Eine Viertelstunde später befindet sich Sebastian Zorn mit seinen Gefährten am Saume der Waldung. Sie überschreiten ihn, während Yvernes immer flott drauf losgeigt.
Das Thier hat Halt gemacht. Es scheint keine Lust zu haben, noch weiter mitzutrotten; dagegen schlägt es die plumpen Vordertatzen aneinander.
Da ergreift auch Pinchinat sein Instrument und ruft:
»Den Bärentanz! Und in flottem Tempo!«
Während nun die erste Violine die weitbekannte Melodie in Dur mit vollen Bogenstrichen heruntergeigt, begleitet sie die Bratsche scharf und falsch in Moll...
Da fängt das Thier zu tanzen an, hebt einmal die rechte, einmal die linke Tatze hoch auf, dreht und schwenkt sich hin und her und läßt die kleine Gesellschaft unbehelligt sich weiter auf der Straße entfernen.
»Bah! stößt Pinchinat hervor, das war nur ein Circusbär!
– Thut nichts, antwortet Frascolin, der Teufelskerl, der Yvernes, hat doch eine famose Idee gehabt.
– Nun trabt aber davon... allegretto, mahnt der Violoncellist, und ohne Euch umzusehen.«
Es ist gegen neun Uhr abends, wo die vier Jünger Apolls heil und gesund in Freschal eintreffen. Sie haben die letzte Wegstrecke in stark beschleunigtem Schritte zurückgelegt, obgleich der Bär ihnen nicht mehr folgte.
Etwa vierzig Häuschen oder richtiger Hütten aus Holz rund um einen mit Buchen bestandnen Platz... das ist Freschal, ein vereinsamtes Dorf, das gegen zwei Meilen von der Küste liegt.
Unsre Künstler schlüpfen zwischen zwei, von großen Bäumen beschatteten Wohnstätten hindurch, gelangen damit nach einem freien Platze, in dessen Hintergrunde sich der bescheidne Glockenthurm eines Kirchleins erhebt, sie treten zusammen, als wollten sie ein Musikstück aus dem Stegreif vortragen, und bleiben an der Stelle stehen, um zu berathschlagen.
»Das... das soll ein Dorf sein? fragt Pinchinat.
– Na, Du hast doch nicht erwartet, hier eine Stadt von der Art New-Yorks oder Philadelphias zu finden? erwidert Frascolin.
– Unser Dorf liegt aber bereits im Bett! bemerkt Sebastian Zorn wegwerfend.
– O, wir wollen ein schlummerndes Dorf ja nicht erwecken! seufzt Yvernes melodisch.
– Im Gegentheil, laßt es uns munter machen!« ruft Pinchinat.
Freilich, wenn sie die Nacht nicht unter freiem Himmel zubringen wollten, blieb ihnen am Ende nichts anders übrig.

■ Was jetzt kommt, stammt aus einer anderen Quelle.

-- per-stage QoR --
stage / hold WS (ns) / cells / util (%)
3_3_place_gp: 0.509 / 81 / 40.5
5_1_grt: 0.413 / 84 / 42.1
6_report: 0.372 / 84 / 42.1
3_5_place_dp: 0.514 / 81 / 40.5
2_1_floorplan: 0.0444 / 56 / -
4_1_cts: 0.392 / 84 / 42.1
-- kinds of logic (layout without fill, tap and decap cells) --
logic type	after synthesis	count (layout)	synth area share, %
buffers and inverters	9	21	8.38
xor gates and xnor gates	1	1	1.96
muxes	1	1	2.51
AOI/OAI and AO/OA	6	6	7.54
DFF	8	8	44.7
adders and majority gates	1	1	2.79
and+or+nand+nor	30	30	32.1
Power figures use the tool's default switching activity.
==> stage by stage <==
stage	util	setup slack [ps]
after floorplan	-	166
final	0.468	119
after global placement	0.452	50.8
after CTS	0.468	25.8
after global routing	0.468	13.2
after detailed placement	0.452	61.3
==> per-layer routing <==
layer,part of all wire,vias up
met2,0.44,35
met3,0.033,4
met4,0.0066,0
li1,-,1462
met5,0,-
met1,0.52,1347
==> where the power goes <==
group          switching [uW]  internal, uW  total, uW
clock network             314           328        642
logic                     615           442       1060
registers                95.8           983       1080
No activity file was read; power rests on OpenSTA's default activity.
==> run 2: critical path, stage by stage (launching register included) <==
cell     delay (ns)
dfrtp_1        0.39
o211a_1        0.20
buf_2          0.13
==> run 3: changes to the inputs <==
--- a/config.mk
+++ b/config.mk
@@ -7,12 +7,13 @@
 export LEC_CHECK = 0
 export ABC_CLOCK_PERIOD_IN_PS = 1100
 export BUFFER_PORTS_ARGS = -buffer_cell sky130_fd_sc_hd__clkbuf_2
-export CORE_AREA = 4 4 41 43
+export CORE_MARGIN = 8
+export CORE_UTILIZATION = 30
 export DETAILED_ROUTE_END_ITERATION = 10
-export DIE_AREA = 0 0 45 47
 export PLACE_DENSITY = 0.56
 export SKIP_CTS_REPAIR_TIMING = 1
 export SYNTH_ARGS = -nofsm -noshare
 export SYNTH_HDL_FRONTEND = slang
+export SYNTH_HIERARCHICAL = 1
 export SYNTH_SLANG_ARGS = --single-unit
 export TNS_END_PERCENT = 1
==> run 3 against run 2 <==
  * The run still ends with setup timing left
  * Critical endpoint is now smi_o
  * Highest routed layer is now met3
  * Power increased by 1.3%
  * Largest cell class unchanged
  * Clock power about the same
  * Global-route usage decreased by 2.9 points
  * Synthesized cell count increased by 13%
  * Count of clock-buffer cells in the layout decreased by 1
===== src/rtl/cond_branch_seq.sv =====
module cond_branch_seq (
  input  logic        clk,
  input  logic        rst_n,
  input  logic        start,
  input  logic [7:0]  opcode,
  input  logic [7:0]  flags,
  input  logic [15:0] pc_in,
  input  logic [15:0] sp_in,
  output logic [15:0] mem_addr,
  output logic        mem_rd,
  output logic        mem_wr,
  output logic [7:0]  mem_wdata,
  input  logic [7:0]  mem_rdata,
  output logic        busy,
  output logic        done,
  output logic [15:0] pc_out,
  output logic [15:0] sp_out,
  output logic [4:0]  cycles
);
  localparam logic [4:0] CYC_JMP = 5'd10, CYC_CALL_T = 5'd17, CYC_CALL_N = 5'd10;
  localparam logic [4:0] CYC_RET_T = 5'd11, CYC_RET_N = 5'd5;

  typedef enum logic [3:0] {S_IDLE, S_TLO, S_THI, S_TCAP, S_PSH_H, S_PSH_L,
                            S_POP_L, S_POP_H, S_PCAP} st_t;
  st_t st;

  logic [7:0]  op_l, lo_l;
  logic [15:0] pc_l, sp_l, tgt_l;
  logic        taken_l;

  logic       flag_bit, cond_ok, is_ret, is_jmp, is_call, valid;
  logic [2:0] cidx;
  assign cidx = opcode[5:3];
  always_comb begin
    case (cidx[2:1])
      2'd0: flag_bit = flags[6];
      2'd1: flag_bit = flags[0];
      2'd2: flag_bit = flags[2];
      default: flag_bit = flags[7];
    endcase
  end
  assign cond_ok = (flag_bit == cidx[0]);
  assign is_ret  = (opcode[2:0] == 3'b000);
  assign is_jmp  = (opcode[2:0] == 3'b010);
  assign is_call = (opcode[2:0] == 3'b100);
  assign valid   = (opcode[7:6] == 2'b11) && (is_ret || is_jmp || is_call);

  logic [15:0] ret_addr;
  assign ret_addr = pc_l + 16'd3;
  assign busy = (st != S_IDLE);

  always_comb begin
    mem_addr  = 16'h0000;
    mem_rd    = 1'b0;
    mem_wr    = 1'b0;
    mem_wdata = 8'h00;
    case (st)
      S_TLO:   begin mem_addr = pc_l + 16'd1; mem_rd = 1'b1; end
      S_THI:   begin mem_addr = pc_l + 16'd2; mem_rd = 1'b1; end
      S_PSH_H: begin mem_addr = sp_l - 16'd1; mem_wr = 1'b1; mem_wdata = ret_addr[15:8]; end
      S_PSH_L: begin mem_addr = sp_l - 16'd2; mem_wr = 1'b1; mem_wdata = ret_addr[7:0]; end
      S_POP_L: begin mem_addr = sp_l;         mem_rd = 1'b1; end
      S_POP_H: begin mem_addr = sp_l + 16'd1; mem_rd = 1'b1; end
      default: ;
    endcase
  end

  always_ff @(posedge clk or negedge rst_n) begin
    if (!rst_n) begin
      st <= S_IDLE;
      done <= 1'b0;
      pc_out <= '0; sp_out <= '0; cycles <= '0;
      op_l <= '0; lo_l <= '0; pc_l <= '0; sp_l <= '0; tgt_l <= '0; taken_l <= 1'b0;
    end else begin
      done <= 1'b0;
      case (st)
        S_IDLE: if (start) begin
          op_l <= opcode; pc_l <= pc_in; sp_l <= sp_in; taken_l <= cond_ok;
          if (!valid) begin
            done <= 1'b1; pc_out <= pc_in; sp_out <= sp_in; cycles <= 5'd0;
          end else if (is_ret) begin
            if (cond_ok) st <= S_POP_L;
            else begin
              done <= 1'b1; pc_out <= pc_in + 16'd1; sp_out <= sp_in; cycles <= CYC_RET_N;
            end
          end else st <= S_TLO;
        end
        S_TLO: st <= S_THI;
        S_THI: begin lo_l <= mem_rdata; st <= S_TCAP; end
        S_TCAP: begin
          if (op_l[2] && taken_l) begin
            tgt_l <= {mem_rdata, lo_l};
            st <= S_PSH_H;
          end else begin
            done <= 1'b1; st <= S_IDLE; sp_out <= sp_l;
            pc_out <= taken_l ? {mem_rdata, lo_l} : ret_addr;
            cycles <= op_l[2] ? CYC_CALL_N : CYC_JMP;
          end
        end
        S_PSH_H: st <= S_PSH_L;
        S_PSH_L: begin
          done <= 1'b1; st <= S_IDLE;
          pc_out <= tgt_l; sp_out <= sp_l - 16'd2; cycles <= CYC_CALL_T;
        end
        S_POP_L: st <= S_POP_H;
        S_POP_H: begin lo_l <= mem_rdata; st <= S_PCAP; end
        S_PCAP: begin
          done <= 1'b1; st <= S_IDLE;
          pc_out <= {mem_rdata, lo_l}; sp_out <= sp_l + 16'd2; cycles <= CYC_RET_T;
        end
        default: st <= S_IDLE;
      endcase
    end
  end

  assert_done_not_busy_R10: assert property (@(posedge clk) disable iff (!rst_n)
    done |-> !busy);
  assert_single_strobe_R3: assert property (@(posedge clk) disable iff (!rst_n)
    !(mem_rd && mem_wr));
  assert_cost_legal_R4: assert property (@(posedge clk) disable iff (!rst_n)
    done |-> (cycles == 5'd0 || cycles == 5'd5 || cycles == 5'd10 ||
              cycles == 5'd11 || cycles == 5'd17));
  assert_pop_stack_R7: assert property (@(posedge clk) disable iff (!rst_n)
    (done && cycles == 5'd11) |-> (sp_out == sp_l + 16'd2));
  assert_write_only_taken_call_R5: assert property (@(posedge clk) disable iff (!rst_n)
    mem_wr |-> (op_l[2:0] == 3'b100 && taken_l));
  assert_start_ignored_R9: assert property (@(posedge clk) disable iff (!rst_n)
    (busy && start) |=> ($stable(pc_l) && $stable(sp_l) && $stable(op_l)));
  assert_untaken_ret_R8: assert property (@(posedge clk) disable iff (!rst_n)
    (done && cycles == 5'd5) |-> (pc_out == pc_l + 16'd1 && sp_out == sp_l));
endmodule
==> src/rtl/nand_host_pkg.sv <==
package nand_host_pkg;

  localparam int REG_ADDR_W = 5;

  localparam logic [REG_ADDR_W-1:0] OFS_LP_LO = 5'h00;
  localparam logic [REG_ADDR_W-1:0] OFS_LP_HI = 5'h04;
  localparam logic [REG_ADDR_W-1:0] OFS_COLP  = 5'h08;
  localparam logic [REG_ADDR_W-1:0] OFS_CNT   = 5'h0C;
  localparam logic [REG_ADDR_W-1:0] OFS_CLR   = 5'h10;
  localparam logic [REG_ADDR_W-1:0] OFS_IO    = 5'h14;
  localparam logic [REG_ADDR_W-1:0] OFS_CTL   = 5'h18;

  // control register bit positions
  localparam int CTL_CE0 = 0;
  localparam int CTL_CLE = 1;
  localparam int CTL_ALE = 2;
  localparam int CTL_WP  = 3;
  localparam int CTL_CE1 = 4;
  localparam int CTL_RDY = 5;

  // strobes from control to datapath
  typedef struct packed {
    logic ctlWr;     // load control register
    logic eccClr;    // clear accumulator
    logic ioWr;      // drive a byte to flash
    logic ioCap;     // capture a flash byte
    logic capHigh;   // capture into upper half-word lane
    logic regLatch;  // latch a register value into read data
  } ctlStrobes_t;

  typedef enum logic [1:0] {
    ST_IDLE      = 2'd0,
    ST_RD_FIRST  = 2'd1,
    ST_RD_SECOND = 2'd2
  } hostState_t;

endpackage

==> src/rtl/nand_ecc_acc.sv <==
module nand_ecc_acc #(
  parameter int BYTE_W      = 8,
  parameter int BLOCK_BYTES = 256,
  localparam int IDX_W      = $clog2(BLOCK_BYTES),
  localparam int COL_LVL    = $clog2(BYTE_W),
  localparam int COL_W      = 2 * COL_LVL
) (
  input  logic              clk,
  input  logic              rstN,
  input  logic              clr,
  input  logic              feed,
  input  logic [BYTE_W-1:0] dataIn,
  output logic [IDX_W-1:0]  lpEven,
  output logic [IDX_W-1:0]  lpOdd,
  output logic [COL_W-1:0]  colPar,
  output logic [IDX_W-1:0]  byteIdx
);

  logic [COL_W-1:0] colTerm;
  logic             rowOdd;

  // column contribution of one byte: split bit positions by each index bit
  always_comb begin
    colTerm = '0;
    for (int b = 0; b < BYTE_W; b++) begin
      for (int j = 0; j < COL_LVL; j++) begin
        if (b[j]) colTerm[2*j+1] = colTerm[2*j+1] ^ dataIn[b];
        else      colTerm[2*j]   = colTerm[2*j]   ^ dataIn[b];
      end
    end
  end

  assign rowOdd = ^dataIn;

  always_ff @(posedge clk or negedge rstN) begin
    if (!rstN) begin
      lpEven  <= '0;
      lpOdd   <= '0;
      colPar  <= '0;
      byteIdx <= '0;
    end else if (clr) begin
      lpEven  <= '0;
      lpOdd   <= '0;
      colPar  <= '0;
      byteIdx <= '0;
    end else if (feed) begin
      colPar  <= colPar ^ colTerm;
      byteIdx <= byteIdx + 1'b1;
      if (rowOdd) begin
        lpOdd  <= lpOdd ^ byteIdx;
        lpEven <= lpEven ^ ~byteIdx;
      end
    end
  end

endmodule

==> src/rtl/nand_host_ctrl.sv <==
module nand_host_ctrl
  import nand_host_pkg::*;
(
  input  logic                  clk,
  input  logic                  rstN,
  input  logic                  regReq,
  input  logic                  regWrite,
  input  logic                  regWide,
  input  logic [REG_ADDR_W-1:0] regAddr,
  output ctlStrobes_t           strobes,
  output logic                  flashRdStrobe,
  output logic                  regDone
);

  hostState_t state, nextState;
  logic       wideHeld;
  logic       doneNext;

  always_comb begin
    strobes   = '0;
    nextState = state;
    doneNext  = 1'b0;
    unique case (state)
      ST_IDLE: begin
        if (regReq) begin
          if (regWrite) begin
            doneNext = 1'b1;
            case (regAddr)
              OFS_CTL: strobes.ctlWr  = 1'b1;
              OFS_CLR: strobes.eccClr = 1'b1;
              OFS_IO:  strobes.ioWr   = 1'b1;
              default: ;
            endcase
          end else if (regAddr == OFS_IO) begin
            nextState = ST_RD_FIRST;
          end else begin
            strobes.regLatch = 1'b1;
            doneNext         = 1'b1;
          end
        end
      end
      ST_RD_FIRST: begin
        strobes.ioCap = 1'b1;
        if (wideHeld) begin
          nextState = ST_RD_SECOND;
        end else begin
          nextState = ST_IDLE;
          doneNext  = 1'b1;
        end
      end
      ST_RD_SECOND: begin
        strobes.ioCap   = 1'b1;
        strobes.capHigh = 1'b1;
        nextState       = ST_IDLE;
        doneNext        = 1'b1;
      end
      default: nextState = ST_IDLE;
    endcase
  end

  assign flashRdStrobe = (state == ST_RD_FIRST) || (state == ST_RD_SECOND);

  always_ff @(posedge clk or negedge rstN) begin
    if (!rstN) begin
      state    <= ST_IDLE;
      wideHeld <= 1'b0;
      regDone  <= 1'b0;
    end else begin
      state   <= nextState;
      regDone <= doneNext;
      if (state == ST_IDLE && regReq) wideHeld <= regWide;
    end
  end

endmodule

==> src/rtl/nand_host_dpath.sv <==
module nand_host_dpath
  import nand_host_pkg::*;
#(
  parameter int BUS_W       = 32,
  parameter int BYTE_W      = 8,
  parameter int BLOCK_BYTES = 256,
  localparam int IDX_W      = $clog2(BLOCK_BYTES),
  localparam int HALF_IDX   = IDX_W / 2,
  localparam int COL_W      = 2 * $clog2(BYTE_W),
  localparam int LANE_HI    = BUS_W / 2
) (
  input  logic                  clk,
  input  logic                  rstN,
  input  ctlStrobes_t           strobes,
  input  logic [REG_ADDR_W-1:0] regAddr,
  input  logic [BYTE_W-1:0]     wrByte,
  input  logic [BYTE_W-1:0]     flashIoIn,
  input  logic                  flashRyBy,
  output logic [BUS_W-1:0]      regRdata,
  output logic [BYTE_W-1:0]     flashIoOut,
  output logic                  flashWrStrobe,
  output logic                  flashCe,
  output logic                  flashCle,
  output logic                  flashAle,
  output logic                  flashWp
);

  logic [BYTE_W-1:0] ctlReg;
  logic [BYTE_W-1:0] ctlNext;
  logic [BYTE_W-1:0] ctlView;
  logic [IDX_W-1:0]  lpEven, lpOdd, byteIdx;
  logic [COL_W-1:0]  colPar;
  logic [IDX_W-1:0]  lpLoView, lpHiView;
  logic [BUS_W-1:0]  regValue;
  logic              eccFeed;
  logic [BYTE_W-1:0] eccByte;

  assign eccFeed = strobes.ioWr | strobes.ioCap;
  assign eccByte = strobes.ioWr ? wrByte : flashIoIn;

  nand_ecc_acc #(
    .BYTE_W     (BYTE_W),
    .BLOCK_BYTES(BLOCK_BYTES)
  ) uEcc (
    .clk    (clk),
    .rstN   (rstN),
    .clr    (strobes.eccClr),
    .feed   (eccFeed),
    .dataIn (eccByte),
    .lpEven (lpEven),
    .lpOdd  (lpOdd),
    .colPar (colPar),
    .byteIdx(byteIdx)
  );

  // interleave the two parity bytes into the readback views
  for (genvar k = 0; k < HALF_IDX; k++) begin : gInterleave
    assign lpLoView[2*k]   = lpEven[HALF_IDX+k];
    assign lpLoView[2*k+1] = lpOdd[HALF_IDX+k];
    assign lpHiView[2*k]   = lpEven[k];
    assign lpHiView[2*k+1] = lpOdd[k];
  end

  always_comb begin
    ctlNext          = wrByte;
    ctlNext[CTL_RDY] = 1'b0;
    ctlView          = ctlReg;
    ctlView[CTL_RDY] = flashRyBy;
  end

  always_comb begin
    regValue = '0;
    case (regAddr)
      OFS_LP_LO: regValue[IDX_W-1:0]  = lpLoView;
      OFS_LP_HI: regValue[IDX_W-1:0]  = lpHiView;
      OFS_COLP:  regValue[COL_W-1:0]  = colPar;
      OFS_CNT:   regValue[IDX_W-1:0]  = byteIdx;
      OFS_CTL:   regValue[BYTE_W-1:0] = ctlView;
      default:   regValue = '0;
    endcase
  end

  always_ff @(posedge clk or negedge rstN) begin
    if (!rstN) begin
      ctlReg        <= '0;
      flashIoOut    <= '0;
      flashWrStrobe <= 1'b0;
      regRdata      <= '0;
    end else begin
      flashWrStrobe <= strobes.ioWr;
      if (strobes.ctlWr) ctlReg     <= ctlNext;
      if (strobes.ioWr)  flashIoOut <= wrByte;
      if (strobes.regLatch) begin
        regRdata <= regValue;
      end else if (strobes.ioCap) begin
        if (strobes.capHigh) begin
          regRdata[LANE_HI +: BYTE_W] <= flashIoIn;
        end else begin
          regRdata               <= '0;
          regRdata[BYTE_W-1:0]   <= flashIoIn;
        end
      end
    end
  end

  assign flashCe  = ctlReg[CTL_CE0] | ctlReg[CTL_CE1];
  assign flashCle = ctlReg[CTL_CLE];
  assign flashAle = ctlReg[CTL_ALE];
  assign flashWp  = ctlReg[CTL_WP];

endmodule

==> src/rtl/nand_host_if.sv <==
module nand_host_if
  import nand_host_pkg::*;
#(
  parameter int BUS_W       = 32,
  parameter int BYTE_W      = 8,
  parameter int BLOCK_BYTES = 256
) (
  input  logic                  clk,
  input  logic                  rstN,
  input  logic                  regReq,
  input  logic                  regWrite,
  input  logic                  regWide,
  input  logic [REG_ADDR_W-1:0] regAddr,
  input  logic [BUS_W-1:0]      regWdata,
  output logic [BUS_W-1:0]      regRdata,
  output logic                  regDone,
  input  logic [BYTE_W-1:0]     flashIoIn,
  output logic [BYTE_W-1:0]     flashIoOut,
  output logic                  flashWrStrobe,
  output logic                  flashRdStrobe,
  output logic                  flashCe,
  output logic                  flashCle,
  output logic                  flashAle,
  output logic                  flashWp,
  input  logic                  flashRyBy
);

  ctlStrobes_t strobes;
  logic        unusedWdataHi;

  assign unusedWdataHi = ^regWdata[BUS_W-1:BYTE_W];

  nand_host_ctrl uCtrl (
    .clk          (clk),
    .rstN         (rstN),
    .regReq       (regReq),
    .regWrite     (regWrite),
    .regWide      (regWide),
    .regAddr      (regAddr),
    .strobes      (strobes),
    .flashRdStrobe(flashRdStrobe),
    .regDone      (regDone)
  );

  nand_host_dpath #(
    .BUS_W      (BUS_W),
    .BYTE_W     (BYTE_W),
    .BLOCK_BYTES(BLOCK_BYTES)
  ) uDpath (
    .clk          (clk),
    .rstN         (rstN),
    .strobes      (strobes),
    .regAddr      (regAddr),
    .wrByte       (regWdata[BYTE_W-1:0]),
    .flashIoIn    (flashIoIn),
    .flashRyBy    (flashRyBy),
    .regRdata     (regRdata),
    .flashIoOut   (flashIoOut),
    .flashWrStrobe(flashWrStrobe),
    .flashCe      (flashCe),
    .flashCle     (flashCle),
    .flashAle     (flashAle),
    .flashWp      (flashWp)
  );

endmodule

==> config.mk <==
export PLATFORM = sky130hd
export DESIGN_NAME = nand_host_if
export DESIGN_NICKNAME = d
export VERILOG_FILES = /design/src/rtl/nand_host_pkg.sv /design/src/rtl/nand_ecc_acc.sv /design/src/rtl/nand_host_ctrl.sv /design/src/rtl/nand_host_dpath.sv /design/src/rtl/nand_host_if.sv
export SDC_FILE = /design/constraint.sdc
export NUM_CORES = 1
export LEC_CHECK = 0
export ABC_AREA = 1
export BUFFER_PORTS_ARGS = -buffer_cell sky130_fd_sc_hd__buf_2
export CORE_ASPECT_RATIO = 0.75
export CORE_MARGIN = 8
export CORE_UTILIZATION = 54
export DETAILED_ROUTE_END_ITERATION = 8
export GPL_ROUTABILITY_DRIVEN = 0
export PLACE_DENSITY = 0.8
export SLEW_MARGIN = 20
export SYNTH_ARGS = -nofsm -noshare
export SYNTH_HDL_FRONTEND = slang
export SYNTH_HIERARCHICAL = 1
export SYNTH_SLANG_ARGS = --single-unit
==> constraint.sdc <==
create_clock -name clk -period 3.21 [get_ports clk]
set_clock_uncertainty 0.15 [all_clocks]
set_input_delay 0.1605 -clock clk [delete_from_list [all_inputs] [get_ports clk]]
set_output_delay 0.1605 -clock clk [all_outputs]
set_load 0.03 [all_outputs]
==> qor.csv <==
metric;value;unit
status;completed;
grt_max_degree;39;
rows;27;
drt_iter0_drc;385;
setup_violations;0;
grt_pass1_vias;3786;
wl_per_cell;15.5;um
startpoint_type;flop;
cts_sinks;66;
nNetsFinal;661;
die-width;117;um
maxSlewViolCount;0;
ys_ff_latch;66;
cp_common_cell;nand2_1;
synthTopCellsByCount;114 x nand2_1, 66 x dfrtp_1, 48 x inv_1;
leakagePower;2.54;nW
cts_buffers;9;
powerDensity;691;nW/um^2
insertion_delay;0.35;ns
period_needed;2.94;ns
p_total;3.35;mW
cts-root-buf;clkbuf_8;
die_area;10800;um^2
grtUsageMet2;0.337;
core_area;7400;um^2
clkTransAtPathRegs;0.07;ns
route.final.wire_length;11000;um
grt_pass1_wl;17600;um
maxCapViolCount;0;
fin_cells;711;
relSlewSlack;0.422;
critPathBufInv;3;
arrival;3.03;ns
fin_crit_sh;0.917;
crit_path_cell_trace;inv_1 -> ha_2 -> nand2_1 -> inv_2 -> nand2_2 -> nor2_1 -> buf_12 -> nand2_1 -> o21ai_2 -> nand2_1 -> nand2_2 -> nand2_1 -> nand2_2 -> nand2_2 -> nand3_4 -> nand2_4 -> nand2_1 -> nand2_1;
ys_types;39;
start_util;0.560;
grtUsageMet1;0.262;
seq_area_frac_synth;0.399;
place.port_buffers;57;
vias;3860;
ir_drop;0.000413;V
post_cts_buffers;0;
hold_viol_final;0;
placed_area;4390;um^2
yosysTopAreaCellShare;0.399;
setup_slack;0.268;ns
synth_ff_type;dfrtp_1;
cts_max_level;3;
grtUsageMet3;0.0452;
endpoint_kind;flop;
path_class;flop to flop;
ant_nets;0;
grt-ovfl-total;0;
tritoncts;built;
drc_errors;0;
cp_max_fo;26;
hold_class;input port to flop;
worst_slew_pin_slew;0.867;ns
antenna_found_initial;0;
dp.cells;674;
dp_hpwl;7610;um
crit_family;simple AND/OR/NAND/NOR gates;
via_per_inst;5.43;
finalInstanceArea;4840;um^2
place_ws;0.111;ns
fmax;0.340;GHz
synth_edf_count;0;
async_flop_share;1.00;
antenna_cells;0;
crit_required;3.30;ns
synth_area;4140;um^2
cpPeakStageDelay;0.40;ns
crit_path_top_delay_cell;dfrtp_1;
synthTopCellsByArea;dfrtp_1 40%, nand2_1 10%, nand4_1 5.0%;
clockBufferDepth;2;
gr-max-usage-layer;met2;
synth.most_common_cell;nand2_1;
ios;98;
die_y;91.8;um
grtUsageTotal;0.207;
drtPass1Iterations;5;
drive_gt1_frac;0.244;
yosys.area.top_type;dfrtp_1;
yosysWarningCount;6;
syn_avg_cell_area;7.74;um^2
syn-instance-count;535;
area_growth;16.9;%
## timing repair
action	in CTS	in global routing
endpoints found under the setup margin	0	18
resized for setup	0	12
hold endpoints to repair	61	0
hold buffers	18	0
## cell type report
cell class                 instances  area, um^2
tap                              101         126
sequential                        66        1650
clock buffer                      14         163
clock inverter                     2        35.0
multi-input combinational        385        2110
timing repair buffer              79         508
inverter                          64         245
fill                             613        2550
## kinds of logic (layout without fill, tap and decap cells)
group                      after synthesis  after routing  share of synthesized area
and+or+nand+nor                        272            275                      0.325
buffers and inverters                  102            159                      0.122
DFF                                     66             66                      0.399
AOI/OAI and AO/OA                       62             62                     0.0789
xor gates and xnor gates                23             23                     0.0486
adders and majority gates                5              5                     0.0151
muxes                                    4              4                     0.0109
other                                    1             16                   0.000905
## tightest hold or removal path, delay by kind of cell
kind / cells / cell delay (ns)
AO/OA/AOI/OAI: 1 / 0.11
buffers and inverters: 2 / 0.22
## registers in the layout, summed over array words and instances (netlist names), 2 cells and up
| name | cells |
|---|---|
| uCtrl/state | 2 |
| uDpath/ctlReg | 7 |
| uDpath/flashIoOut | 8 |
| uDpath/regRdata | 16 |
| uDpath/uEcc/byteIdx | 8 |
| uDpath/uEcc/colPar | 6 |
| uDpath/uEcc/lpEven | 8 |
| uDpath/uEcc/lpOdd | 8 |
## metal layers
metal  vias up  wire length (um)  part of all wire
met2       156              5170              0.47
met3        20              1070             0.097
li1       1837                 -                 -
met5         -                 0                 0
met1      1847              4590              0.42
met4         0               183             0.017
## placed cells by master, fill, tap and decap left out, types with 2 or more instances in the layout
| cell | n |
|---|---|
| o21ai_0 | 4 |
| o21ai_2 | 8 |
| or2_1 | 3 |
| nand4_1 | 33 |
| nor2_2 | 3 |
| inv_2 | 12 |
| nor3_1 | 2 |
| dlygate4sd3_1 | 18 |
| xor2_1 | 11 |
| dfrtp_1 | 66 |
| o22ai_1 | 8 |
| nand3_2 | 4 |
| a21oi_1 | 21 |
| nor2_1 | 43 |
| buf_4 | 3 |
| nand3_1 | 29 |
| nand2_1 | 114 |
| mux2_1 | 4 |
| nor3_2 | 2 |
| clkbuf_1 | 3 |
| nand2_4 | 2 |
| clkbuf_8 | 11 |
| inv_1 | 48 |
| nor2_4 | 4 |
| buf_2 | 57 |
| xnor2_1 | 12 |
| ha_1 | 4 |
| nand2_2 | 31 |
| o21ai_1 | 19 |
| clkinv_2 | 3 |
| conb_1 | 16 |
## per-stage QoR
step	hold WS, ns	utilization	TNS (ns)
after global placement	0.164	0.593	0
after CTS	0.00415	0.645	0
after floorplan	-0.285	-	0
after detailed placement	0.171	0.593	0
final	0.0358	0.655	0
after global routing	0.0457	0.655	-0.0534
## report_power, final
part	total (mW)	switching [mW]	internal, mW
logic	1.31	0.865	0.443
registers	1.33	0.245	1.08
clock network	0.710	0.309	0.401
total	3.35	1.42	1.93
## final timing paths
kind                                         start                endpoint  slack [ns]  depth (start not counted)
worst max-delay path                uCtrl/state[0]    uDpath/uEcc/lpOdd[2]        0.27                         18
worst min-delay path                  flashIoIn[6]     uDpath/regRdata[22]        0.04                          3
worst max register to register      uCtrl/state[0]    uDpath/uEcc/lpOdd[2]        0.27                         18
worst min register to register  uDpath/regRdata[1]      uDpath/regRdata[1]        0.33                          2
max in group asynchronous                     rstN  uDpath/uEcc/byteIdx[1]        1.69                          3
min in group asynchronous                     rstN     uDpath/regRdata[18]        0.31                          2
Note: power is estimated with default switching activity, not from simulation.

Im übrigen ist der Ort völlig verlassen und todtenstill – kein Laden geöffnet, kein Licht hinter einem Fenster. Für das Schloß Dornröschens wären hier alle Vorbedingungen ungestörtester Ruhe gegeben gewesen.
»Wo ist denn nun das Gasthaus? fragt Frascolin.
– Ja, das Gasthaus, von dem der Kutscher sprach, wo seine verunglückten Fahrgäste freundliche Aufnahme und gutes Nachtlager finden sollten?«...
Und der Gastwirth, der sich beeilen würde, dem noch schlimmer verunglückten Coachman Hilfe zu senden?... Sollte der arme Kerl das alles nur geträumt haben?... Oder – eine andre Hypothese – sollten sich Sebastian Zorn und seine Gesellschaft verirrt haben?... Wäre das gar nicht die Dorfschaft Freschal?...
Diese verschiednen Fragen verlangen schleunige Beantwortung. Es ergiebt sich also die Nothwendigkeit, einen der Landesbewohner zu befragen und, um das zu können, an die Thür eines der kleinen Häuser zu klopfen... womöglich an die des Gasthofs, wenn ein glücklicher Zufall diesen entdecken läßt.
Die vier Musiker beginnen also eine Untersuchung der finstern Ortschaft und streifen an den Häuserfronten hin, um vielleicht irgendwo ein heraushängendes Schankzeichen zu erspähen. Von einem Gasthofe findet sich aber keine Spur.
Giebt es auch keine Herberge, so ist doch gar nicht anzunehmen, daß sich nicht wenigstens eine gastfreundliche Hütte fände, und da man hier nicht in Schottland ist, kann man auf amerikanische Weise vorgehen. Welcher Eingeborene von Freschal würde es wohl abschlagen, ein oder auch zwei Dollars für die Person für ein Abendessen und ein Nachtlager anzunehmen?
»Also vorwärts, wir klopfen, sagte Frascolin.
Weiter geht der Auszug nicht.